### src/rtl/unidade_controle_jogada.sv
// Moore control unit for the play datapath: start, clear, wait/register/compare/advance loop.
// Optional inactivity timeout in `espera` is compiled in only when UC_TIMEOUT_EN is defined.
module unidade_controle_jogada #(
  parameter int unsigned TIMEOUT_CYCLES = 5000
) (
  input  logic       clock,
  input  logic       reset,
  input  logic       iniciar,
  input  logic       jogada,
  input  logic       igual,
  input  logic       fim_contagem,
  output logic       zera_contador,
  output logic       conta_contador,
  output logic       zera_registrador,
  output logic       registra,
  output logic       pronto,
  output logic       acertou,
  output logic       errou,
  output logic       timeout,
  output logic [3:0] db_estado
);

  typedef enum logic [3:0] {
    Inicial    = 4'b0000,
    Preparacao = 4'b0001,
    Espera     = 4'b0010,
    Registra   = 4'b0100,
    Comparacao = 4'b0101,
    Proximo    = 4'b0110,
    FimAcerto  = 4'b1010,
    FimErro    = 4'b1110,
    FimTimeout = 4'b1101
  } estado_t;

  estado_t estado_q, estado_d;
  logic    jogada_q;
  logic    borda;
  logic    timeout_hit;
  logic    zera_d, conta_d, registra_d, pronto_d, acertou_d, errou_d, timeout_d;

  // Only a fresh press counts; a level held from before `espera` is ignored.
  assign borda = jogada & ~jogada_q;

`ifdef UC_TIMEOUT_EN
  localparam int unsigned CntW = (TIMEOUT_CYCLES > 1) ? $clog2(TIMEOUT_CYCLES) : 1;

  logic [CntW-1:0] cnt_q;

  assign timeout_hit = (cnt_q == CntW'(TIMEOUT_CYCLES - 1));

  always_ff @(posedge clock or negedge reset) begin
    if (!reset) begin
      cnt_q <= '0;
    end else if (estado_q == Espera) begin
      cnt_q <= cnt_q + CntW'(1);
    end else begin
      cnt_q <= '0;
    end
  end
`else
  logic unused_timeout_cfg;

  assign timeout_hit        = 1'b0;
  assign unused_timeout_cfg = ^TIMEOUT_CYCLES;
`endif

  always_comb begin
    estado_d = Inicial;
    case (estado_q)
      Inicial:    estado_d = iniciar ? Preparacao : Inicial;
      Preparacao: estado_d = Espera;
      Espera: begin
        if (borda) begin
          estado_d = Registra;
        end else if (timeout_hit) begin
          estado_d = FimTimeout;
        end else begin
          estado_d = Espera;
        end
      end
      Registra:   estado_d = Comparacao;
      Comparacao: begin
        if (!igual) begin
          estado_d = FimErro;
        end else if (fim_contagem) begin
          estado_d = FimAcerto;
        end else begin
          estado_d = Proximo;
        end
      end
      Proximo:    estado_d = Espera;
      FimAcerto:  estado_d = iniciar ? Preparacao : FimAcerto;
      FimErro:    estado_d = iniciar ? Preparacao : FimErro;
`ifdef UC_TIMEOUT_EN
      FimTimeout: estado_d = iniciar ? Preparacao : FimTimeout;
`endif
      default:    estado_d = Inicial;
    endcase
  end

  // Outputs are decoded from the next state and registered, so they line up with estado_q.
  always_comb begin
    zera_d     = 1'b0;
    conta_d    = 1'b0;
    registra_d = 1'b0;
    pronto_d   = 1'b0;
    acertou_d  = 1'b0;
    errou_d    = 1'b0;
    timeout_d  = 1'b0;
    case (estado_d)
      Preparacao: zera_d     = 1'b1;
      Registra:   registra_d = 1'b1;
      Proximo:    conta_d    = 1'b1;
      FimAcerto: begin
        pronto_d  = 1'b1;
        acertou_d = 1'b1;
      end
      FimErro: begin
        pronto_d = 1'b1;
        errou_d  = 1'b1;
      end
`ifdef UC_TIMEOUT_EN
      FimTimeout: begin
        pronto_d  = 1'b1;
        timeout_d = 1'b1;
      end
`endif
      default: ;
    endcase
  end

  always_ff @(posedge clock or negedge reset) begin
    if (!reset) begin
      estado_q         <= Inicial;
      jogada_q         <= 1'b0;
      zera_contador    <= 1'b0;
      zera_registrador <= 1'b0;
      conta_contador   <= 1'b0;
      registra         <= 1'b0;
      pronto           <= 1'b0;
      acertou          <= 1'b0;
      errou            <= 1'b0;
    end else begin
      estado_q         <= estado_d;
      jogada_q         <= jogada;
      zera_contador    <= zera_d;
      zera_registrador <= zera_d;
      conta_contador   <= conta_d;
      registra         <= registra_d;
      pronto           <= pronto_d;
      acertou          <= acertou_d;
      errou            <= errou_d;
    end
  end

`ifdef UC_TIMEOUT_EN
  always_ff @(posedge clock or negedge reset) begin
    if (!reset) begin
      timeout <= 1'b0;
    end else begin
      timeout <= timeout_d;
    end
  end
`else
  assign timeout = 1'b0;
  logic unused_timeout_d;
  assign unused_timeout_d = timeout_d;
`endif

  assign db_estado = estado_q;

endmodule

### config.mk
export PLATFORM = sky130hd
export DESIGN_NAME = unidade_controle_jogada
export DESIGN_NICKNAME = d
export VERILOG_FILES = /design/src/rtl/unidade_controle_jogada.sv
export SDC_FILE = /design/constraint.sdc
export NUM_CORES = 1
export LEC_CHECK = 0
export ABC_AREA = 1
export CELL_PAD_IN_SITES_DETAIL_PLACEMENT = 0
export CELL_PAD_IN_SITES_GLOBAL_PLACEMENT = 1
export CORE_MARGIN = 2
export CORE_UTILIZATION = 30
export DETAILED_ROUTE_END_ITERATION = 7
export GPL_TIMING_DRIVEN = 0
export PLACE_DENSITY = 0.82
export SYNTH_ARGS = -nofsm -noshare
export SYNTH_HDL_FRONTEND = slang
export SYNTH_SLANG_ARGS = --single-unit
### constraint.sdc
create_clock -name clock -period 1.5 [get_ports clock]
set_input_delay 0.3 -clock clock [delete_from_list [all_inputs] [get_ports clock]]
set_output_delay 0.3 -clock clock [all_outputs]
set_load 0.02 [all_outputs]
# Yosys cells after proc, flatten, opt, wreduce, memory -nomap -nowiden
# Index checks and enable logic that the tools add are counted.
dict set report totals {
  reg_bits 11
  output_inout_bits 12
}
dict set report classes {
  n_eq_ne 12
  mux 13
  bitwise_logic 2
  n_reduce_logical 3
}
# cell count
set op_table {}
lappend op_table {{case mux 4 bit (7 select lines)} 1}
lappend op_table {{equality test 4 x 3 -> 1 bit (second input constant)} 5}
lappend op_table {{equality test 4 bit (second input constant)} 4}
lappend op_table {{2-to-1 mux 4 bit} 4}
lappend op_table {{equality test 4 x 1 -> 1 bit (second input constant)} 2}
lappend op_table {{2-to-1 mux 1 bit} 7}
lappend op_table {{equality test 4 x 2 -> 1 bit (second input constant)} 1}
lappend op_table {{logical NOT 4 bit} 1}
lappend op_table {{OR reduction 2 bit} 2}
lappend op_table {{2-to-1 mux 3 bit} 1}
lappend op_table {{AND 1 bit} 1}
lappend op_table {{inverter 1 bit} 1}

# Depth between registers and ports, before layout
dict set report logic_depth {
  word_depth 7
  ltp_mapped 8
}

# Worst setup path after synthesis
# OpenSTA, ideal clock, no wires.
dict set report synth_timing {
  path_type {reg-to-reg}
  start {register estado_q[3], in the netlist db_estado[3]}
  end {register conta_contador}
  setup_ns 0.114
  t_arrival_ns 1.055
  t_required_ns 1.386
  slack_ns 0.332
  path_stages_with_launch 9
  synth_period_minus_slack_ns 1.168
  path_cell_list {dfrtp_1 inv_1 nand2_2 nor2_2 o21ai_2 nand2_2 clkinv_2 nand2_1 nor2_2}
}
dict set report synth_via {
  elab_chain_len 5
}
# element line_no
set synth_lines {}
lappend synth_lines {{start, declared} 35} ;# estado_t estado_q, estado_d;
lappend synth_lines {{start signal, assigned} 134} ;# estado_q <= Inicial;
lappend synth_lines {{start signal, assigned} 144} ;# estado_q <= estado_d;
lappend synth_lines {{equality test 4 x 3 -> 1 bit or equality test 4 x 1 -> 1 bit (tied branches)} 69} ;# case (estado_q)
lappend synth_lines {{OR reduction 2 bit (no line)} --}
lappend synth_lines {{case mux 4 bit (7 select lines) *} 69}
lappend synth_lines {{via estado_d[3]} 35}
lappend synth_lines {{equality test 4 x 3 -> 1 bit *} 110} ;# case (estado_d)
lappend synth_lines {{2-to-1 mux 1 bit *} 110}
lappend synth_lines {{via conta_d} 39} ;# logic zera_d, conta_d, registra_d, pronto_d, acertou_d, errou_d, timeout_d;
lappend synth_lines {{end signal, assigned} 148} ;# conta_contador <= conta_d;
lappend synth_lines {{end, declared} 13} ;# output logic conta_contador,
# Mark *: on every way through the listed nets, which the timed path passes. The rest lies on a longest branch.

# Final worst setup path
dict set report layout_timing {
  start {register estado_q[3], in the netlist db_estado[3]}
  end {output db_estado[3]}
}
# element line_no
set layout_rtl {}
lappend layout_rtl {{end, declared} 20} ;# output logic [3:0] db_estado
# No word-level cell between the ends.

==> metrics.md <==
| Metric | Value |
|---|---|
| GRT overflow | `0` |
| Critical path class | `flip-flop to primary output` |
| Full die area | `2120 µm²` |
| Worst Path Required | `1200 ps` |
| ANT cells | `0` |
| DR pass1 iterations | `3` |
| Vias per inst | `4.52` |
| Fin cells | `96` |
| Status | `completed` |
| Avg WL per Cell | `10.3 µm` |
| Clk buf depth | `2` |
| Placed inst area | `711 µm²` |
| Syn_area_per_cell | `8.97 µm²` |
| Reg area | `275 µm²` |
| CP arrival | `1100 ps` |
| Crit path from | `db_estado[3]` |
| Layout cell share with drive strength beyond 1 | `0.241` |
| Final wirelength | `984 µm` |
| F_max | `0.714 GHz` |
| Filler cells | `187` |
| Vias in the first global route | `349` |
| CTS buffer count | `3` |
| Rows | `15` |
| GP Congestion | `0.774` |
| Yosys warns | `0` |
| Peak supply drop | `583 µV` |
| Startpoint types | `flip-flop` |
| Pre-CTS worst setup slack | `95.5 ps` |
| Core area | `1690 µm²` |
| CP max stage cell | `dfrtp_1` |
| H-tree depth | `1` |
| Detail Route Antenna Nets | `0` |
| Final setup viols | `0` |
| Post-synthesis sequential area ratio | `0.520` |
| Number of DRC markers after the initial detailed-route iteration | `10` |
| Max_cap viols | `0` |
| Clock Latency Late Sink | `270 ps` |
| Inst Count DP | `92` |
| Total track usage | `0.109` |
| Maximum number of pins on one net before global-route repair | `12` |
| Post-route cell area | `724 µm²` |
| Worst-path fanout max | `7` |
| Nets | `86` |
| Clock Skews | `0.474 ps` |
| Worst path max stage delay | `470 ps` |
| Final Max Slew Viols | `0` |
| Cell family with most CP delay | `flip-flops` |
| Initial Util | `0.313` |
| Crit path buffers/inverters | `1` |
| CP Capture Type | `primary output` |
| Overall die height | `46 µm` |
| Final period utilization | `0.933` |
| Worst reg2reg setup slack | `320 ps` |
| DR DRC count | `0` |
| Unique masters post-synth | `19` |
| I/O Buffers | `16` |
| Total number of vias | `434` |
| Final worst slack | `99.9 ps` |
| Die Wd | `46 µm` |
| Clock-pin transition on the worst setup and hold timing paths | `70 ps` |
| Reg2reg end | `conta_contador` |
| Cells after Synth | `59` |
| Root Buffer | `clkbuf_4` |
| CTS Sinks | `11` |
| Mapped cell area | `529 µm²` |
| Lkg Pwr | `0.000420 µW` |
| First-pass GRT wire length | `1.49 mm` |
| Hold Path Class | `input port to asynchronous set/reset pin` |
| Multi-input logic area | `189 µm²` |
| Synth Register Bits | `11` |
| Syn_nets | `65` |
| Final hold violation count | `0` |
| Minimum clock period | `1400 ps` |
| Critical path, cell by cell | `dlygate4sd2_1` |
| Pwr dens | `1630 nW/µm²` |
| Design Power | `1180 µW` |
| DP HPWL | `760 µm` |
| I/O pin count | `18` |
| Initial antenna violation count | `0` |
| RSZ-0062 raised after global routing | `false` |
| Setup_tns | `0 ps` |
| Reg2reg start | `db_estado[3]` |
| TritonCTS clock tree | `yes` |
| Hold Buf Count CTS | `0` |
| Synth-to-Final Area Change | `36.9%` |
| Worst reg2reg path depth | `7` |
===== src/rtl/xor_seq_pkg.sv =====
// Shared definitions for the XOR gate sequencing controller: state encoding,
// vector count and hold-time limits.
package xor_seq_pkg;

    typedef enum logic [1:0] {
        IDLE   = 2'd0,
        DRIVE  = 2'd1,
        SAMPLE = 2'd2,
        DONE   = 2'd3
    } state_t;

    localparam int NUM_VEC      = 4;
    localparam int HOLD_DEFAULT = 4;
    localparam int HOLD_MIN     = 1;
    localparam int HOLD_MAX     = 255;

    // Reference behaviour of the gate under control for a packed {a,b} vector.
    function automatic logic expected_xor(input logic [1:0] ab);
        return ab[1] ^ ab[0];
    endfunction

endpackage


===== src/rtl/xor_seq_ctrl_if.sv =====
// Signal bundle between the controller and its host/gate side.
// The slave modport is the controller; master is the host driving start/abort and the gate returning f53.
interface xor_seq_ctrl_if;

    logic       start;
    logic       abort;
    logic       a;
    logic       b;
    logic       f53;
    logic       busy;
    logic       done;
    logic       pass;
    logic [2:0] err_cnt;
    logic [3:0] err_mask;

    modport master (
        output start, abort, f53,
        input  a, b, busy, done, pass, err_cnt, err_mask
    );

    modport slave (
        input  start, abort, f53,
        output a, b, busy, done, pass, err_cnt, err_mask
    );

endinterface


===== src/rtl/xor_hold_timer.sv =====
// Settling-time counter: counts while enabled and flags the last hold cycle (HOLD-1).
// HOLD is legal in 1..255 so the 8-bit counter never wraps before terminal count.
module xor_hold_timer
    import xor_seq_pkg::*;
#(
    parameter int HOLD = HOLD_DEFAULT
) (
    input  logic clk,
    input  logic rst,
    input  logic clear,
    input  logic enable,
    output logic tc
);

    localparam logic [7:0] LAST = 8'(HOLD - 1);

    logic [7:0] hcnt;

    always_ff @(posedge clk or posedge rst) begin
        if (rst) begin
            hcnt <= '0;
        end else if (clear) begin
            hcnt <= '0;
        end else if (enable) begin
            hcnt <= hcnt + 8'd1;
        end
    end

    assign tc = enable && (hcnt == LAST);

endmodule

**WHAT NEEDS TO BE DONE:** Output the lines above exactly, but only those between the line holding "Inst Count DP" and the line holding "Minimum clock period", inclusive.

**SOLUTION TO THIS TASK:**
| Inst Count DP | `92` |
| Total track usage | `0.109` |
| Maximum number of pins on one net before global-route repair | `12` |
| Post-route cell area | `724 µm²` |
| Worst-path fanout max | `7` |
| Nets | `86` |
| Clock Skews | `0.474 ps` |
| Worst path max stage delay | `470 ps` |
| Final Max Slew Viols | `0` |
| Cell family with most CP delay | `flip-flops` |
| Initial Util | `0.313` |
| Crit path buffers/inverters | `1` |
| CP Capture Type | `primary output` |
| Overall die height | `46 µm` |
| Final period utilization | `0.933` |
| Worst reg2reg setup slack | `320 ps` |
| DR DRC count | `0` |
| Unique masters post-synth | `19` |
| I/O Buffers | `16` |
| Total number of vias | `434` |
| Final worst slack | `99.9 ps` |
| Die Wd | `46 µm` |
| Clock-pin transition on the worst setup and hold timing paths | `70 ps` |
| Reg2reg end | `conta_contador` |
| Cells after Synth | `59` |
| Root Buffer | `clkbuf_4` |
| CTS Sinks | `11` |
| Mapped cell area | `529 µm²` |
| Lkg Pwr | `0.000420 µW` |
| First-pass GRT wire length | `1.49 mm` |
| Hold Path Class | `input port to asynchronous set/reset pin` |
| Multi-input logic area | `189 µm²` |
| Synth Register Bits | `11` |
| Syn_nets | `65` |
| Final hold violation count | `0` |
| Minimum clock period | `1400 ps` |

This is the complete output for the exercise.